- Given information:
File: src/rtl/bwt_stream_ctrl.sv
// Flow-controlled BWT front/back end around an external suffix-array sorter.
// Define BWT_PRIMARY_IDX_EN to append the primary index as one extra output beat.
module bwt_stream_ctrl #(
    parameter int  CHAR_W  = 8,
    parameter int  MAX_LEN = 32,
    localparam int IDX_W   = $clog2(MAX_LEN)
) (
    input  logic                      clk,
    input  logic                      rst_n,
    input  logic                      in_valid,
    output logic                      in_ready,
    input  logic [CHAR_W-1:0]         in_data,
    input  logic                      in_last,
    output logic                      sort_start,
    output logic [IDX_W:0]            sort_len,
    output logic [MAX_LEN*CHAR_W-1:0] sort_str,
    input  logic                      sort_done,
    input  logic [MAX_LEN*IDX_W-1:0]  sort_sa,
    output logic                      out_valid,
    input  logic                      out_ready,
    output logic [CHAR_W-1:0]         out_data,
    output logic                      out_last,
    output logic                      busy
);
    // state | meaning
    // FILL  | accept input characters into the character buffer
    // SORT  | frame handed to sorter, waiting for sort_done
    // DRAIN | emit one BWT character per output handshake
    // IDX   | emit the primary index beat (BWT_PRIMARY_IDX_EN only)
`ifdef BWT_PRIMARY_IDX_EN
    typedef enum logic [1:0] {S_FILL, S_SORT, S_DRAIN, S_IDX} state_t;
`else
    typedef enum logic [1:0] {S_FILL, S_SORT, S_DRAIN} state_t;
`endif
    state_t state_q, state_d;

    logic [CHAR_W-1:0] char_q [MAX_LEN];
    logic [IDX_W-1:0]  sa_q   [MAX_LEN];
    logic [IDX_W-1:0]  wr_ptr_q;
    logic [IDX_W-1:0]  src_pos;
    logic [IDX_W:0]    len_q, rd_ptr_q, sa_pos;
    logic              sort_start_q, out_valid_q, out_last_q;
    logic [CHAR_W-1:0] out_data_q;
    logic              in_fire, out_fire, fill_end, load_beat, last_bwt_fire;
`ifdef BWT_PRIMARY_IDX_EN
    logic [IDX_W-1:0]  prim_q;
`endif

    assign in_ready   = (state_q == S_FILL);
    assign busy       = (state_q != S_FILL);
    assign sort_start = sort_start_q;
    assign sort_len   = len_q;
    assign out_valid  = out_valid_q;
    assign out_data   = out_data_q;
    assign out_last   = out_last_q;

    assign in_fire  = in_valid && in_ready;
    assign out_fire = out_valid_q && out_ready;
    assign fill_end = in_fire && (in_last || wr_ptr_q == IDX_W'(MAX_LEN - 1));
    // rd_ptr_q counts beats already loaded, so rd_ptr_q == len_q means beat L-1 is on the bus
    assign last_bwt_fire = (state_q == S_DRAIN) && out_fire && (rd_ptr_q == len_q);
    assign load_beat     = (state_q == S_DRAIN) && (rd_ptr_q < len_q) && (!out_valid_q || out_ready);

    // Out-of-range sorter entries are folded back with mod L
    always_comb begin
        sa_pos  = '0;
        src_pos = '0;
        if (len_q != '0) begin
            sa_pos  = {1'b0, sa_q[rd_ptr_q[IDX_W-1:0]]} % len_q;
            src_pos = (sa_pos == '0) ? IDX_W'(len_q - 1'b1) : IDX_W'(sa_pos - 1'b1);
        end
    end

    always_comb begin
        sort_str = '0;
        for (int k = 0; k < MAX_LEN; k++)
            sort_str[k*CHAR_W +: CHAR_W] = char_q[k];
    end

    always_ff @(posedge clk or negedge rst_n) begin
        if (!rst_n) state_q <= S_FILL;
        else        state_q <= state_d;
    end

    always_comb begin
        state_d = state_q;
        case (state_q)
            S_FILL:  if (fill_end) state_d = S_SORT;
            S_SORT:  if (sort_done) state_d = S_DRAIN;
`ifdef BWT_PRIMARY_IDX_EN
            S_DRAIN: if (last_bwt_fire) state_d = S_IDX;
            S_IDX:   if (out_fire) state_d = S_FILL;
`else
            S_DRAIN: if (last_bwt_fire) state_d = S_FILL;
`endif
            default: state_d = S_FILL;
        endcase
    end

    always_ff @(posedge clk or negedge rst_n) begin
        if (!rst_n) begin
            for (int k = 0; k < MAX_LEN; k++) begin
                char_q[k] <= '0;
                sa_q[k]   <= '0;
            end
            wr_ptr_q     <= '0;
            len_q        <= '0;
            rd_ptr_q     <= '0;
            sort_start_q <= 1'b0;
            out_valid_q  <= 1'b0;
            out_last_q   <= 1'b0;
            out_data_q   <= '0;
`ifdef BWT_PRIMARY_IDX_EN
            prim_q       <= '0;
`endif
        end else begin
            sort_start_q <= fill_end;
            if (in_fire) begin
                char_q[wr_ptr_q] <= in_data;
                if (!fill_end) wr_ptr_q <= wr_ptr_q + 1'b1;
            end
            if (fill_end) len_q <= {1'b0, wr_ptr_q} + 1'b1;

            if (state_q == S_SORT && sort_done) begin
                for (int k = 0; k < MAX_LEN; k++)
                    sa_q[k] <= sort_sa[k*IDX_W +: IDX_W];
                rd_ptr_q <= '0;
`ifdef BWT_PRIMARY_IDX_EN
                prim_q   <= '0;
`endif
            end

            if (load_beat) begin
                out_valid_q <= 1'b1;
                out_data_q  <= char_q[src_pos];
`ifdef BWT_PRIMARY_IDX_EN
                out_last_q  <= 1'b0;
                if (sa_pos == '0) prim_q <= rd_ptr_q[IDX_W-1:0];
`else
                out_last_q  <= (rd_ptr_q == len_q - 1'b1);
`endif
                rd_ptr_q    <= rd_ptr_q + 1'b1;
            end else if (out_fire) begin
                out_valid_q <= 1'b0;
                out_last_q  <= 1'b0;
            end

            if (last_bwt_fire) begin
                for (int k = 0; k < MAX_LEN; k++)
                    char_q[k] <= '0;
                wr_ptr_q <= '0;
`ifdef BWT_PRIMARY_IDX_EN
                out_valid_q <= 1'b1;
                out_data_q  <= CHAR_W'(prim_q);
                out_last_q  <= 1'b1;
`endif
            end
        end
    end
endmodule
`src/rtl/adc_ltc2308_seq.sv`:
```
// rtl/adc_ltc2308_seq.sv - LTC2308 conversion sequencer and serial engine
//
// Purpose: accepts burst commands (channel, mode, count), runs CONVST/SCK/SDI
// frames against an LTC2308, deserialises SDO and emits tagged samples on a
// valid/ready stream. The ADC applies a config word one frame late, so a
// priming frame is inserted whenever the ADC does not already hold the
// requested word; its result is discarded.
//
// Ports:
//   clock, reset_in                      single clock, synchronous active-high reset
//   cmd_valid/cmd_ready                  command handshake (ready only in IDLE)
//   cmd_channel/cmd_single/cmd_unipolar  requested channel and mode
//   cmd_count                            samples to take (0 = no frame)
//   smp_valid/smp_ready                  sample handshake
//   smp_data/smp_channel/smp_last        sample, channel tag, final-of-burst flag
//   busy                                 sequencer not IDLE
//   ADC_CONVST_o/ADC_SCK_o/ADC_SDI_o     ADC control outputs (registered)
//   ADC_SDO_i                            ADC serial data in
module adc_ltc2308_seq #(
    parameter int SCK_DIV     = 2,
    parameter int CONV_CYCLES = 80,
    parameter int ACQ_CYCLES  = 13,
    parameter int CNT_W       = 12
) (
    input  logic             clock,
    input  logic             reset_in,
    input  logic             cmd_valid,
    output logic             cmd_ready,
    input  logic [2:0]       cmd_channel,
    input  logic             cmd_single,
    input  logic             cmd_unipolar,
    input  logic [CNT_W-1:0] cmd_count,
    output logic             smp_valid,
    input  logic             smp_ready,
    output logic [11:0]      smp_data,
    output logic [2:0]       smp_channel,
    output logic             smp_last,
    output logic             busy,
    output logic             ADC_CONVST_o,
    output logic             ADC_SCK_o,
    output logic             ADC_SDI_o,
    input  logic             ADC_SDO_i
);

    localparam logic [2:0] S_IDLE = 3'd0;
    localparam logic [2:0] S_CONV = 3'd1;
    localparam logic [2:0] S_XFER = 3'd2;
    localparam logic [2:0] S_ACQ  = 3'd3;
    localparam logic [2:0] S_EMIT = 3'd4;
    localparam logic [2:0] S_NONE = 3'd5;   // one-clock pass-through for count = 0

    localparam int TMR_W = 16;
    localparam logic [TMR_W-1:0] CONV_LAST = TMR_W'(CONV_CYCLES - 1);
    localparam logic [TMR_W-1:0] ACQ_LAST  = TMR_W'(ACQ_CYCLES - 1);
    localparam logic [TMR_W-1:0] PH_LAST   = TMR_W'(SCK_DIV - 1);

    logic [2:0]       state;
    logic [TMR_W-1:0] tmr;
    logic [3:0]       bit_cnt;
    logic [4:0]       sdi_sr;
    logic [10:0]      rx_sr;
    logic             sdo_r;
    logic [5:0]       cur_word;
    logic [2:0]       cur_ch;
    logic [CNT_W-1:0] left;
    logic             priming;
    logic [5:0]       cfg_loaded;
    logic             cfg_ok;
    logic             convst;
    logic             sck;
    logic             sdi;
    logic [5:0]       req_word;

    // LTC2308 config word: S/D, O/S, S1, S0, UNI, SLP
    assign req_word = {cmd_single, cmd_channel[0], cmd_channel[2], cmd_channel[1],
                       cmd_unipolar, 1'b0};

    assign cmd_ready    = (state == S_IDLE);
    assign busy         = (state != S_IDLE);
    assign smp_valid    = (state == S_EMIT);
    assign ADC_CONVST_o = convst;
    assign ADC_SCK_o    = sck;
    assign ADC_SDI_o    = sdi;

    always_ff @(posedge clock) begin
        if (reset_in) begin
            state       <= S_IDLE;
            tmr         <= '0;
            bit_cnt     <= '0;
            sdi_sr      <= '0;
            rx_sr       <= '0;
            sdo_r       <= 1'b0;
            cur_word    <= '0;
            cur_ch      <= '0;
            left        <= '0;
            priming     <= 1'b0;
            cfg_loaded  <= '0;
            cfg_ok      <= 1'b0;
            convst      <= 1'b0;
            sck         <= 1'b0;
            sdi         <= 1'b0;
            smp_data    <= '0;
            smp_channel <= '0;
            smp_last    <= 1'b0;
        end else begin
            sdo_r <= ADC_SDO_i;
            case (state)
                S_IDLE: begin
                    if (cmd_valid) begin
                        cur_word <= req_word;
                        cur_ch   <= cmd_channel;
                        left     <= cmd_count;
                        if (cmd_count == '0) begin
                            state <= S_NONE;
                        end else begin
                            state   <= S_CONV;
                            convst  <= 1'b1;
                            tmr     <= '0;
                            // ADC must already hold this word, otherwise the
                            // first frame only loads it and its data is dropped
                            priming <= !cfg_ok || (cfg_loaded != req_word);
                        end
                    end
                end
                S_NONE: begin
                    state <= S_IDLE;
                end
                S_CONV: begin
                    if (tmr == CONV_LAST) begin
                        state   <= S_XFER;
                        convst  <= 1'b0;
                        tmr     <= '0;
                        bit_cnt <= '0;
                        sdi     <= cur_word[5];
                        sdi_sr  <= cur_word[4:0];
                    end else begin
                        tmr <= tmr + TMR_W'(1);
                    end
                end
                S_XFER: begin
                    if (tmr == PH_LAST) begin
                        tmr <= '0;
                        if (!sck) begin
                            sck <= 1'b1;
                        end else begin
                            // falling SCK: capture SDO, present next config bit
                            sck     <= 1'b0;
                            sdi     <= sdi_sr[4];
                            sdi_sr  <= {sdi_sr[3:0], 1'b0};
                            rx_sr   <= {rx_sr[9:0], sdo_r};
                            bit_cnt <= bit_cnt + 4'd1;
                            if (bit_cnt == 4'd11) begin
                                state      <= S_ACQ;
                                sdi        <= 1'b0;
                                cfg_loaded <= cur_word;
                                cfg_ok     <= 1'b1;
                                if (!priming) begin
                                    smp_data    <= {rx_sr, sdo_r};
                                    smp_channel <= cur_ch;
                                    smp_last    <= (left == CNT_W'(1));
                                end
                            end
                        end
                    end else begin
                        tmr <= tmr + TMR_W'(1);
                    end
                end
                S_ACQ: begin
                    if (tmr == ACQ_LAST) begin
                        tmr <= '0;
                        if (priming) begin
                            priming <= 1'b0;
                            state   <= S_CONV;
                            convst  <= 1'b1;
                        end else begin
                            state <= S_EMIT;
                        end
                    end else begin
                        tmr <= tmr + TMR_W'(1);
                    end
                end
                S_EMIT: begin
                    if (smp_ready) begin
                        if (left == CNT_W'(1)) begin
                            state <= S_IDLE;
                        end else begin
                            left   <= left - CNT_W'(1);
                            state  <= S_CONV;
                            convst <= 1'b1;
                            tmr    <= '0;
                        end
                    end
                end
                default: begin
                    state <= S_IDLE;
                end
            endcase
        end
    end

endmodule

```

- Task: Among the entries, copy every line containing the word "burst".

- Completed exercise:
// Purpose: accepts burst commands (channel, mode, count), runs CONVST/SCK/SDI
//   smp_data/smp_channel/smp_last        sample, channel tag, final-of-burst flag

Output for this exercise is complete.